When a difficult person is shown how silly they are, they may back down.
Space, The Quiet Frontier
No one grows beneath someone else’s thumb. That’s a fact for any personality type. Yes, with a difficult person, there’s a compulsion in us to help and correct their behavior, but there’s also a time to step back and let that person reach an epiphany on their own. If not an epiphany, a grudging realization. If not a grudging realization, at least you’ve given yourself and that person the potential for a seed to grow.
Confusion is common for difficult people. They want the square peg to go in the round hole so they can move on to pounding other things. Giving them space allows them to tire themselves out without the added strain of being defensive. If at all possible, remove yourself and allow the difficult one to work out on their own whatever “it” they’d rather blow out of proportion.
Shut them down. Fight fire with fire. Except if they’re a ten, you’re eleven. There are times when a difficult person needs to know HERE THERE BE DRAGONS. Stand taller (sometimes physically, preferably mentally) than them and let them know they can be pigheaded, foolish, obstinate, selfish, petty, aggressive at their own risk.
Yes, we’ve shut them down… and now, because we’re good people, there’s that twinge we turn away from, that inner glomp that sticks itself to our brains no matter how much we try to shake it off: our empathy.
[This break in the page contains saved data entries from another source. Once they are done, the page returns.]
What follows belongs to an exercise in optimizing a design on an open flow for small area, a short achievable clock period and few clock cycles per item; a production flow would make more cautious choices. The RTL was checked by simulation tests, not by an equivalence proof against the original design. Power and IR drop assume default switching activity.

==> run a <==
Design dge_sha512, start of the top module:
module dge_sha512 (
    input  wire         clk,
    input  wire         rst,             
    input  wire         start,
    input  wire [7:0]   alg,             
    input  wire         resume,
    input  wire [511:0] resume_h,        
    input  wire [63:0]  resume_count,    
    input  wire         abort,
    input  wire         in_valid,
    output reg          in_ready,
    input  wire [63:0]  in_data,
    input  wire         in_last,
    input  wire [3:0]   in_nbytes,
    output reg          busy,
    output reg          done,
    output reg          err,
    output wire [511:0] digest
);
clock: 13.0 ns
lec_check: 0
abc_area: 1
cap_margin: 20
core_margin: 2
core_utilization: 45
place_density: 0.7
slew_margin: 20
synth_memory_max_bits: 8192
standard.sh (not shown) runs the stock make flow with config.mk's settings and CLKGATE_MAP_FILE= SYNTH_SCRIPT=/design/flow/synth_recipe.tcl, a recipe that flattens the netlist after the stock synthesis.
==> flow/flow/run.sh <==
#!/bin/bash
# Standard synthesis, then the standard layout with: repair_timing aiming at
# a setup margin below the clock period (the SDC is unchanged), and a plain
# buffer (flow/port_buffer.txt) on every port.
set -euo pipefail
MARGIN=$(cat flow/margin.txt)
PORTBUF=$(cat flow/port_buffer.txt)
bash standard.sh synth > synth.log 2>&1
bash standard.sh SETUP_SLACK_MARGIN=$MARGIN "BUFFER_PORTS_ARGS=-buffer_cell $PORTBUF" finish > layout.log 2>&1
==> flow/flow/margin.txt <==
7.5
==> flow/flow/port_buffer.txt <==
sky130_fd_sc_hd__buf_2
==> run b: changes against run a <==
--- a/flow/design.v
+++ b/flow/design.v
@@ -41,11 +41,10 @@
     reg [3:0]  ib_n;
     reg        ib_v;
     reg        got_last;     
     reg [63:0] a, b, c, d, e, f, g, h;
     reg [63:0] hkw;          
-    reg [63:0] s1r, chr;     
     reg [63:0] w [0:15];     
     reg [63:0] ha [0:3];     
     reg [63:0] he [0:3];     
     integer i;
     reg [63:0] k;
@@ -115,39 +114,13 @@
                         pp[j] = pp[j] & pp[src];
                     end
             add64 = (x ^ y) ^ {gg[62:0], 1'b0};
         end
     endfunction
-    function [63:0] add64bk;
-        input [63:0] x, y;
-        reg [63:0] gg, pp;
-        integer l, j, st;
-        begin
-            gg = x & y;
-            pp = x ^ y;
-            for (l = 0; l < 6; l = l + 1) begin
-                st = 1 << l;
-                for (j = 0; j < 64; j = j + 1)
-                    if (((j + 1) % (2*st)) == 0) begin
-                        gg[j] = gg[j] | (pp[j] & gg[j-st]);
-                        pp[j] = pp[j] & pp[j-st];
-                    end
-            end
-            for (l = 4; l >= 0; l = l - 1) begin
-                st = 1 << l;
-                for (j = 0; j < 64; j = j + 1)
-                    if (j >= 3*st-1 && ((j + 1 - st) % (2*st)) == 0) begin
-                        gg[j] = gg[j] | (pp[j] & gg[j-st]);
-                        pp[j] = pp[j] & pp[j-st];
-                    end
-            end
-            add64bk = (x ^ y) ^ {gg[62:0], 1'b0};
-        end
-    endfunction
     wire [63:0] big_s0 = {a[27:0], a[63:28]} ^ {a[33:0], a[63:34]} ^ {a[38:0], a[63:39]};
-    wire [63:0] big_s1 = s1r;
-    wire [63:0] ch     = chr;
+    wire [63:0] big_s1 = {e[13:0], e[63:14]} ^ {e[17:0], e[63:18]} ^ {e[40:0], e[63:41]};
+    wire [63:0] ch     = (e & f) ^ (~e & g);
     wire [63:0] maj    = (a & b) ^ (a & c) ^ (b & c);
     wire [127:0] t1_cs = csa(hkw, big_s1, ch);
     wire [127:0] e_cs  = csa(t1_cs[63:0], t1_cs[127:64], d);
     wire [127:0] a_cs1 = csa(big_s0, maj, t1_cs[63:0]);
     wire [127:0] a_cs2 = csa(a_cs1[63:0], a_cs1[127:64], t1_cs[127:64]);
@@ -157,11 +130,11 @@
     wire [63:0] w14 = w[14];
     wire [63:0] sm_s0 = {w14[0], w14[63:1]} ^ {w14[7:0], w14[63:8]} ^ {7'd0, w14[63:7]};
     wire [63:0] sm_s1 = {w1[18:0], w1[63:19]} ^ {w1[60:0], w1[63:61]} ^ {6'd0, w1[63:6]};
     wire [127:0] s_cs1 = csa(sm_s1, w[6], sm_s0);
     wire [127:0] s_cs2 = csa(s_cs1[63:0], s_cs1[127:64], w[15]);
-    wire [63:0]  sched = add64bk(s_cs2[63:0], s_cs2[127:64]);
+    wire [63:0]  sched = add64(s_cs2[63:0], s_cs2[127:64]);
     function [63:0] bswap64;
         input [63:0] x;
         integer j;
         begin
             for (j = 0; j < 8; j = j + 1)
@@ -201,12 +174,12 @@
     end
     wire [63:0] feed_word = (fmode == F_DATA) ?
                             (ib_last ? bswap64(last_beat) : bswap64(ib_d)) : pad_word;
     wire rot = (state == S_POST) || (state == S_RND && kidx >= 7'd78);
     wire clr67 = is384 && (state == S_POST) && (fmode == F_END);
-    wire [63:0] sum_a = add64bk(ha[3], first ? 64'd0 : a);
-    wire [63:0] sum_e = add64bk(he[3], first ? 64'd0 : e);
+    wire [63:0] sum_a = add64(ha[3], first ? 64'd0 : a);
+    wire [63:0] sum_e = add64(he[3], first ? 64'd0 : e);
     wire [127:0] hkw_cs = csa(g, k, w[0]);
     wire [511:0] h_cat = {ha[0], ha[1], ha[2], ha[3], he[0], he[1], he[2], he[3]};
     genvar gi;
     generate
         for (gi = 0; gi < 64; gi = gi + 1) begin : g_dig
@@ -362,47 +335,26 @@
             ib_d    <= in_data;
             ib_last <= in_last;
             ib_n    <= in_nbytes;
         end
     end
-    reg [63:0] e_d, f_d, g_d;
-    always @(*) begin
-        e_d = e;
-        f_d = f;
-        g_d = g;
+    always @(posedge clk) begin
         if (idle) begin
-            g_d = h_init[63:0];      
+            g <= h_init[63:0];       
         end else if (go) begin
-            if (state == S_POST) begin
-                e_d = sum_e;
-                f_d = he[0];
-                g_d = he[1];
-            end else if (state == S_RND) begin
-                e_d = e_new;
-                f_d = e;
-                g_d = (kidx == 7'd80) ? he[1] : f;
-            end
-        end
-    end
-    always @(posedge clk) begin
-        e   <= e_d;
-        f   <= f_d;
-        g   <= g_d;
-        s1r <= {e_d[13:0], e_d[63:14]} ^ {e_d[17:0], e_d[63:18]} ^ {e_d[40:0], e_d[63:41]};
-        chr <= (e_d & f_d) ^ (~e_d & g_d);
-    end
-    always @(posedge clk) begin
-        if (!idle && go) begin
             w[0] <= feed_want ? feed_word : sched;
             for (i = 1; i < 16; i = i + 1)
                 w[i] <= w[i-1];
-            hkw <= add64bk(hkw_cs[63:0], hkw_cs[127:64]);
+            hkw <= add64(hkw_cs[63:0], hkw_cs[127:64]);
             if (state == S_POST) begin
                 {a, b, c, d} <= {sum_a, ha[0], ha[1], ha[2]};
-                h <= he[2];
+                {e, f, g, h} <= {sum_e, he[0], he[1], he[2]};
             end else if (state == S_RND) begin
                 h <= g;
+                g <= (kidx == 7'd80) ? he[1] : f;
+                f <= e;
+                e <= e_new;
                 d <= c;
                 c <= b;
                 b <= a;
                 a <= a_new;
             end
==> flow/flow/margin.txt (replaced) <==
8.5
Settings changed: ABC_AREA 1 to unset.
==> run c: changes against run a <==
--- a/flow/design.v
+++ b/flow/design.v
@@ -41,11 +41,10 @@
     reg [3:0]  ib_n;
     reg        ib_v;
     reg        got_last;     
     reg [63:0] a, b, c, d, e, f, g, h;
     reg [63:0] hkw;          
-    reg [63:0] s1r, chr;     
     reg [63:0] w [0:15];     
     reg [63:0] ha [0:3];     
     reg [63:0] he [0:3];     
     integer i;
     reg [63:0] k;
@@ -91,77 +90,24 @@
             7'd74: k = 64'h3c9ebe0a15c9bebc; 7'd75: k = 64'h431d67c49c100d4c;
             7'd76: k = 64'h4cc5d4becb3e42b6; 7'd77: k = 64'h597f299cfc657e2a;
             7'd78: k = 64'h5fcb6fab3ad6faec; default: k = 64'h6c44198c4a475817;
         endcase
     end
-    function [127:0] csa;
-        input [63:0] x, y, z;
-        begin
-            csa[63:0]   = x ^ y ^ z;
-            csa[127:64] = {(x[62:0] & y[62:0]) | (x[62:0] & z[62:0]) | (y[62:0] & z[62:0]), 1'b0};
-        end
-    endfunction
-    function [63:0] add64;
-        input [63:0] x, y;
-        reg [63:0] gg, pp;
-        integer l, j, src;
-        begin
-            gg = x & y;
-            pp = x ^ y;
-            for (l = 0; l < 6; l = l + 1)
-                for (j = 0; j < 64; j = j + 1)
-                    if ((j >> l) & 1) begin
-                        src = ((j >> l) << l) - 1;
-                        gg[j] = gg[j] | (pp[j] & gg[src]);
-                        pp[j] = pp[j] & pp[src];
-                    end
-            add64 = (x ^ y) ^ {gg[62:0], 1'b0};
-        end
-    endfunction
-    function [63:0] add64bk;
-        input [63:0] x, y;
-        reg [63:0] gg, pp;
-        integer l, j, st;
-        begin
-            gg = x & y;
-            pp = x ^ y;
-            for (l = 0; l < 6; l = l + 1) begin
-                st = 1 << l;
-                for (j = 0; j < 64; j = j + 1)
-                    if (((j + 1) % (2*st)) == 0) begin
-                        gg[j] = gg[j] | (pp[j] & gg[j-st]);
-                        pp[j] = pp[j] & pp[j-st];
-                    end
-            end
-            for (l = 4; l >= 0; l = l - 1) begin
-                st = 1 << l;
-                for (j = 0; j < 64; j = j + 1)
-                    if (j >= 3*st-1 && ((j + 1 - st) % (2*st)) == 0) begin
-                        gg[j] = gg[j] | (pp[j] & gg[j-st]);
-                        pp[j] = pp[j] & pp[j-st];
-                    end
-            end
-            add64bk = (x ^ y) ^ {gg[62:0], 1'b0};
-        end
-    endfunction
     wire [63:0] big_s0 = {a[27:0], a[63:28]} ^ {a[33:0], a[63:34]} ^ {a[38:0], a[63:39]};
-    wire [63:0] big_s1 = s1r;
-    wire [63:0] ch     = chr;
+    wire [63:0] big_s1 = {e[13:0], e[63:14]} ^ {e[17:0], e[63:18]} ^ {e[40:0], e[63:41]};
+    wire [63:0] ch     = (e & f) ^ (~e & g);
     wire [63:0] maj    = (a & b) ^ (a & c) ^ (b & c);
-    wire [127:0] t1_cs = csa(hkw, big_s1, ch);
-    wire [127:0] e_cs  = csa(t1_cs[63:0], t1_cs[127:64], d);
-    wire [127:0] a_cs1 = csa(big_s0, maj, t1_cs[63:0]);
-    wire [127:0] a_cs2 = csa(a_cs1[63:0], a_cs1[127:64], t1_cs[127:64]);
-    wire [63:0]  e_new = add64(e_cs[63:0], e_cs[127:64]);
-    wire [63:0]  a_new = add64(a_cs2[63:0], a_cs2[127:64]);
+    wire [63:0] p_s = hkw ^ big_s1 ^ ch;
+    wire [63:0] p_c = (hkw & big_s1) | (hkw & ch) | (big_s1 & ch);
+    wire [63:0] p_cc = {p_c[62:0], 1'b0};
+    wire [63:0] e_new = d + p_s + p_cc;
+    wire [63:0] a_new = p_s + p_cc + big_s0 + maj;
     wire [63:0] w1  = w[1];
     wire [63:0] w14 = w[14];
     wire [63:0] sm_s0 = {w14[0], w14[63:1]} ^ {w14[7:0], w14[63:8]} ^ {7'd0, w14[63:7]};
     wire [63:0] sm_s1 = {w1[18:0], w1[63:19]} ^ {w1[60:0], w1[63:61]} ^ {6'd0, w1[63:6]};
-    wire [127:0] s_cs1 = csa(sm_s1, w[6], sm_s0);
-    wire [127:0] s_cs2 = csa(s_cs1[63:0], s_cs1[127:64], w[15]);
-    wire [63:0]  sched = add64bk(s_cs2[63:0], s_cs2[127:64]);
+    wire [63:0] sched = sm_s1 + w[6] + sm_s0 + w[15];
     function [63:0] bswap64;
         input [63:0] x;
         integer j;
         begin
             for (j = 0; j < 8; j = j + 1)
@@ -201,13 +147,12 @@
     end
     wire [63:0] feed_word = (fmode == F_DATA) ?
                             (ib_last ? bswap64(last_beat) : bswap64(ib_d)) : pad_word;
     wire rot = (state == S_POST) || (state == S_RND && kidx >= 7'd78);
     wire clr67 = is384 && (state == S_POST) && (fmode == F_END);
-    wire [63:0] sum_a = add64bk(ha[3], first ? 64'd0 : a);
-    wire [63:0] sum_e = add64bk(he[3], first ? 64'd0 : e);
-    wire [127:0] hkw_cs = csa(g, k, w[0]);
+    wire [63:0] sum_a = ha[3] + (first ? 64'd0 : a);
+    wire [63:0] sum_e = he[3] + (first ? 64'd0 : e);
     wire [511:0] h_cat = {ha[0], ha[1], ha[2], ha[3], he[0], he[1], he[2], he[3]};
     genvar gi;
     generate
         for (gi = 0; gi < 64; gi = gi + 1) begin : g_dig
             assign digest[8*gi +: 8] = h_cat[511-8*gi -: 8];
@@ -228,70 +173,70 @@
     wire idle = (state == S_IDLE);
     reg [1:0] state_n;
     reg [6:0] kidx_n;
     reg [1:0] fmode_n;
     reg       ib_v_n, got_last_n, done_n, err_n;
-    wire      bad_last = cons && ib_last && !last_ok;
     always @(*) begin
         state_n    = state;
+        kidx_n     = kidx;
+        fmode_n    = fmode;
         done_n     = done;
         err_n      = err;
+        ib_v_n     = ib_v;
+        got_last_n = got_last;
         if (rst || abort) begin
             state_n = S_IDLE;
             done_n  = 1'b0;
             err_n   = 1'b0;
         end else if (idle) begin
+            fmode_n    = F_DATA;
+            ib_v_n     = 1'b0;
+            got_last_n = 1'b0;
             if (start) begin
                 done_n = 1'b0;
                 err_n  = 1'b0;
                 if (!alg_ok || (resume && resume_count[6:0] != 7'd0)) begin
                     done_n = 1'b1;
                     err_n  = 1'b1;
                 end else begin
                     state_n = S_PRE;
                 end
             end
-        end else if (bad_last) begin
+        end else if (cons && ib_last && !last_ok) begin
             state_n = S_IDLE;
             done_n  = 1'b1;
             err_n   = 1'b1;
-        end else if (go) begin
-            case (state)
-            S_PRE:  state_n = S_POST;
-            S_POST: begin
-                if (fmode == F_END) begin
-                    state_n = S_IDLE;
-                    done_n  = 1'b1;
-                end else begin
-                    state_n = S_RND;
-                end
-            end
-            default: if (kidx == 7'd80) state_n = S_POST;
-            endcase
-        end
-    end
-    always @(*) begin
-        kidx_n     = kidx;
-        fmode_n    = fmode;
-        ib_v_n     = ib_v;
-        got_last_n = got_last;
-        if (idle) begin
-            fmode_n    = F_DATA;
-            ib_v_n     = 1'b0;
-            got_last_n = 1'b0;
         end else begin
             if (take) begin
                 ib_v_n     = 1'b1;
                 got_last_n = in_last;
             end else if (cons) begin
                 ib_v_n     = 1'b0;
             end
             if (go) begin
                 case (state)
-                S_PRE:   kidx_n = 7'd0;
-                S_POST:  kidx_n = 7'd1;
-                default: kidx_n = (kidx == 7'd80) ? 7'd0 : kidx + 7'd1;
+                S_PRE: begin
+                    state_n = S_POST;
+                    kidx_n  = 7'd0;
+                end
+                S_POST: begin
+                    kidx_n = 7'd1;
+                    if (fmode == F_END) begin
+                        state_n = S_IDLE;
+                        done_n  = 1'b1;
+                    end else begin
+                        state_n = S_RND;
+                    end
+                end
+                default: begin
+                    if (kidx == 7'd80) begin
+                        state_n = S_POST;
+                        kidx_n  = 7'd0;
+                    end else begin
+                        kidx_n  = kidx + 7'd1;
+                    end
+                end
                 endcase
                 if (feed_want) begin
                     if (fmode == F_DATA) begin
                         if (ib_last)
                             fmode_n = F_PAD;
@@ -362,47 +307,26 @@
             ib_d    <= in_data;
             ib_last <= in_last;
             ib_n    <= in_nbytes;
         end
     end
-    reg [63:0] e_d, f_d, g_d;
-    always @(*) begin
-        e_d = e;
-        f_d = f;
-        g_d = g;
+    always @(posedge clk) begin
         if (idle) begin
-            g_d = h_init[63:0];      
+            g <= h_init[63:0];       
         end else if (go) begin
-            if (state == S_POST) begin
-                e_d = sum_e;
-                f_d = he[0];
-                g_d = he[1];
-            end else if (state == S_RND) begin
-                e_d = e_new;
-                f_d = e;
-                g_d = (kidx == 7'd80) ? he[1] : f;
-            end
-        end
-    end
-    always @(posedge clk) begin
-        e   <= e_d;
-        f   <= f_d;
-        g   <= g_d;
-        s1r <= {e_d[13:0], e_d[63:14]} ^ {e_d[17:0], e_d[63:18]} ^ {e_d[40:0], e_d[63:41]};
-        chr <= (e_d & f_d) ^ (~e_d & g_d);
-    end
-    always @(posedge clk) begin
-        if (!idle && go) begin
             w[0] <= feed_want ? feed_word : sched;
             for (i = 1; i < 16; i = i + 1)
                 w[i] <= w[i-1];
-            hkw <= add64bk(hkw_cs[63:0], hkw_cs[127:64]);
+            hkw <= g + k + w[0];
             if (state == S_POST) begin
                 {a, b, c, d} <= {sum_a, ha[0], ha[1], ha[2]};
-                h <= he[2];
+                {e, f, g, h} <= {sum_e, he[0], he[1], he[2]};
             end else if (state == S_RND) begin
                 h <= g;
+                g <= (kidx == 7'd80) ? he[1] : f;
+                f <= e;
+                e <= e_new;
                 d <= c;
                 c <= b;
                 b <= a;
                 a <= a_new;
             end
==> flow/flow/run.sh (replaced) <==
#!/bin/bash
# Standard synthesis, then the standard layout with repair_timing aiming
# at a setup margin below the clock period (the SDC is unchanged).
set -euo pipefail
MARGIN=$(cat flow/margin.txt)
bash standard.sh synth > synth.log 2>&1
bash standard.sh SETUP_SLACK_MARGIN=$MARGIN finish > layout.log 2>&1
==> flow/flow/margin.txt (replaced) <==
8
Settings changed: ABC_AREA 1 to unset, CORE_UTILIZATION 45 to 30, PLACE_DENSITY 0.7 to unset.
removed: flow/flow/port_buffer.txt
==> comparison <==
Against run a, the area after synthesis of run c is larger by 0.63%. Count of clock-buffer cells in the layout: run b < run c < run a. In flip-flop and latch count, run b and run c do not differ. Die area: run a is higher than run b (about 5%). The lowest sequential power belongs to run c, the highest to run a. Run b finished with timing, DRC and antenna clean. Run a produced a clean layout. Run c passed the timing, DRC and antenna checks.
We know difficult people are unhappy; that there’s a complex set of compensating mechanisms and gears clacking away inside them. This doesn’t excuse their behavior, but practicing empathy does prevent you from having chronic high blood pressure. There are times when a difficult person simply needs a “Hey, it’s OK” to rehumanize them.
One thing about difficult people is that they’re addicted to their personalities: they need to be an obstacle in order to feel seen or heard. That’s inherently sad, so you can try to be a bit of light to them as long as it doesn’t drain you doing so. Draining others is part of the DP’s bag of addiction-matrix tricks.
This differs from shutting them down. This is where you take complete and utter control of a situation, ignoring every possible outcome of triggering their delicate sensibilities. Visually put, if they’re the log, you’re the river, directing that piece of dead wood’s course. You don’t even acknowledge that they’re difficult (which is yet more Kryptonite to a difficult person): the end result of your interaction with them is all that matters. If you’re not feeding their Ego/Id beast you’ll find that difficult people often slump into line and do what needs to be done.
Finally, and best, the mature individual knows to replenish themselves after navigating the minefields of difficult people. Make sure that there is art in your life, that and good food. And a place where difficulty cannot enter: perhaps a garden, perhaps sacred meditation time, perhaps a daily walk. Always keep in mind that if our lot in life is to routinely encounter difficult people, the corollary is as important and true: to actively and routinely create positive spaces.